Filter the entries and keep only the lines where the string "that" appears.

Entries taken from a collection:
--------------------

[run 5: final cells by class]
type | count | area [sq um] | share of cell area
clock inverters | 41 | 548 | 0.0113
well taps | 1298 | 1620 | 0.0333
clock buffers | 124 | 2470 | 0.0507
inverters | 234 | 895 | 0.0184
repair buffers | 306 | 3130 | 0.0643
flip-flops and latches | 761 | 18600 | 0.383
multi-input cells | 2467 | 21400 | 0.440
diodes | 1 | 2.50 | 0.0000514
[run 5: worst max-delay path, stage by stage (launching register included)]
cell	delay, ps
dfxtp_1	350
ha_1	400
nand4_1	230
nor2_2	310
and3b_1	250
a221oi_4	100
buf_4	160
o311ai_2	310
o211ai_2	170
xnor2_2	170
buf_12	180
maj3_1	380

--------------------

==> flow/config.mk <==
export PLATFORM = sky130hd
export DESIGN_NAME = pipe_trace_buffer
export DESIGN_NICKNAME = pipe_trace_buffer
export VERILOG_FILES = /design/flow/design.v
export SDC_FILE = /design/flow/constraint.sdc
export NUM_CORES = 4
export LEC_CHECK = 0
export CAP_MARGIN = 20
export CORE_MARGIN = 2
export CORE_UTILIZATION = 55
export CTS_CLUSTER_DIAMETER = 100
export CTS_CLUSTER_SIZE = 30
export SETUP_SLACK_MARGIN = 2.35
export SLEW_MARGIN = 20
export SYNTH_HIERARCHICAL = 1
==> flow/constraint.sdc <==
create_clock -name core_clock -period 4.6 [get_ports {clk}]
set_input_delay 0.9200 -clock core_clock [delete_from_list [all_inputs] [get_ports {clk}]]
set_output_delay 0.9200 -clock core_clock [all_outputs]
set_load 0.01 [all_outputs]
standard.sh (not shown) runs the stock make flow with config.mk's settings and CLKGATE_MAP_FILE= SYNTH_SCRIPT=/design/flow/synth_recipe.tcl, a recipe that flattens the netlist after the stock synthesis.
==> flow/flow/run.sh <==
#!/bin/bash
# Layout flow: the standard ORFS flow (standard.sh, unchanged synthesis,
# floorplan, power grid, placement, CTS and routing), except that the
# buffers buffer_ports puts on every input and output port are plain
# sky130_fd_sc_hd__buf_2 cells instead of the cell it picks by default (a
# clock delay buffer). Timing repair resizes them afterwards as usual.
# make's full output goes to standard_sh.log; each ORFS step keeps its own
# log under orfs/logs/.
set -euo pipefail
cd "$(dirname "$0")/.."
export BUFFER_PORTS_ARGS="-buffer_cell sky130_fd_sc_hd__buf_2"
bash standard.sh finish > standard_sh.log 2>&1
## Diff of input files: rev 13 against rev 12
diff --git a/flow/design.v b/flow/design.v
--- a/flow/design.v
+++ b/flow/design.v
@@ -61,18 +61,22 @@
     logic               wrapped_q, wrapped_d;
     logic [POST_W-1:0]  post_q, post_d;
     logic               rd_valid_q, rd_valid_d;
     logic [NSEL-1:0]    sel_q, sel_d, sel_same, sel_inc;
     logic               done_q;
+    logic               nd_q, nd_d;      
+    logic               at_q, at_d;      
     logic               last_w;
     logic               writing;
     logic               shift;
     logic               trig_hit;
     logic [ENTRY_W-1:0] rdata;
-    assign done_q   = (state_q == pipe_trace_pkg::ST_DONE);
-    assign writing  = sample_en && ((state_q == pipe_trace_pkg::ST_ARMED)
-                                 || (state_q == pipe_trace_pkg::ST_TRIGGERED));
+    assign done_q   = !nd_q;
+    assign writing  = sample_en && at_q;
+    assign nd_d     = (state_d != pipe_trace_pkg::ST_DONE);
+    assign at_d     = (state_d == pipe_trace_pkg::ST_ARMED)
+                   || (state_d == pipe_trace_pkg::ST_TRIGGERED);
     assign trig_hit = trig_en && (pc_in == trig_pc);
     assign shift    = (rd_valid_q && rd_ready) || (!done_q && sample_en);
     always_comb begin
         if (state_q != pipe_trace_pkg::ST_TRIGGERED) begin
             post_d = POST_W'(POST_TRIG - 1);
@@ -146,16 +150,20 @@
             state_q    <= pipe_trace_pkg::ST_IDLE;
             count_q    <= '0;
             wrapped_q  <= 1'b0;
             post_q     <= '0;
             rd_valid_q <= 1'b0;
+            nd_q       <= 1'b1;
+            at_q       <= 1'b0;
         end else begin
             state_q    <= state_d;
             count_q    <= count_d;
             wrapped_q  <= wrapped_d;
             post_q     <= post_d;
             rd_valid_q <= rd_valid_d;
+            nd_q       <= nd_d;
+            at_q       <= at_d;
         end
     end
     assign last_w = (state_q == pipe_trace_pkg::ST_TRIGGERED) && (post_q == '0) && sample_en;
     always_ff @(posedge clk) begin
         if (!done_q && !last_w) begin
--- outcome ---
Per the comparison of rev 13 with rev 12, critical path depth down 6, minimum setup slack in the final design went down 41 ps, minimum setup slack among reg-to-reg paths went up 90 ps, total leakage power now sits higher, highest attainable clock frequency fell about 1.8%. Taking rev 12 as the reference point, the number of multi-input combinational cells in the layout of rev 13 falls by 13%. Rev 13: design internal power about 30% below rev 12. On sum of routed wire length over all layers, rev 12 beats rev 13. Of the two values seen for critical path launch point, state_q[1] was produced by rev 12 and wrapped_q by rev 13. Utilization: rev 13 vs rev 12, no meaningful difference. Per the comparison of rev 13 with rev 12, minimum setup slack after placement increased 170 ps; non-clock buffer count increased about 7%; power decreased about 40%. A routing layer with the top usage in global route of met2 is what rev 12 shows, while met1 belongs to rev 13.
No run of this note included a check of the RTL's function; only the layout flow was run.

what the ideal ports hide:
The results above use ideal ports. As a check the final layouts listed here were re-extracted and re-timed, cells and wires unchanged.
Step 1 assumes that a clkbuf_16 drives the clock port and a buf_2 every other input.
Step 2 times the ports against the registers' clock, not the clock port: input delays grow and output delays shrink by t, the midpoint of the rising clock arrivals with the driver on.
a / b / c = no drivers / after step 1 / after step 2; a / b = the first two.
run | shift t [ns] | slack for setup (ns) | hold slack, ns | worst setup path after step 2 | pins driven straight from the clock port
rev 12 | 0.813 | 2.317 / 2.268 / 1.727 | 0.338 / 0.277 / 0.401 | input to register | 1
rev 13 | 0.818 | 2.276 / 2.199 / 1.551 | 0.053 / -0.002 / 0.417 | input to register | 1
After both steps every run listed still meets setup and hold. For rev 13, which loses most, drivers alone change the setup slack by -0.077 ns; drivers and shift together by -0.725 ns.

--------------------

Result:
standard.sh (not shown) runs the stock make flow with config.mk's settings and CLKGATE_MAP_FILE= SYNTH_SCRIPT=/design/flow/synth_recipe.tcl, a recipe that flattens the netlist after the stock synthesis.
# floorplan, power grid, placement, CTS and routing), except that the
Step 1 assumes that a clkbuf_16 drives the clock port and a buf_2 every other input.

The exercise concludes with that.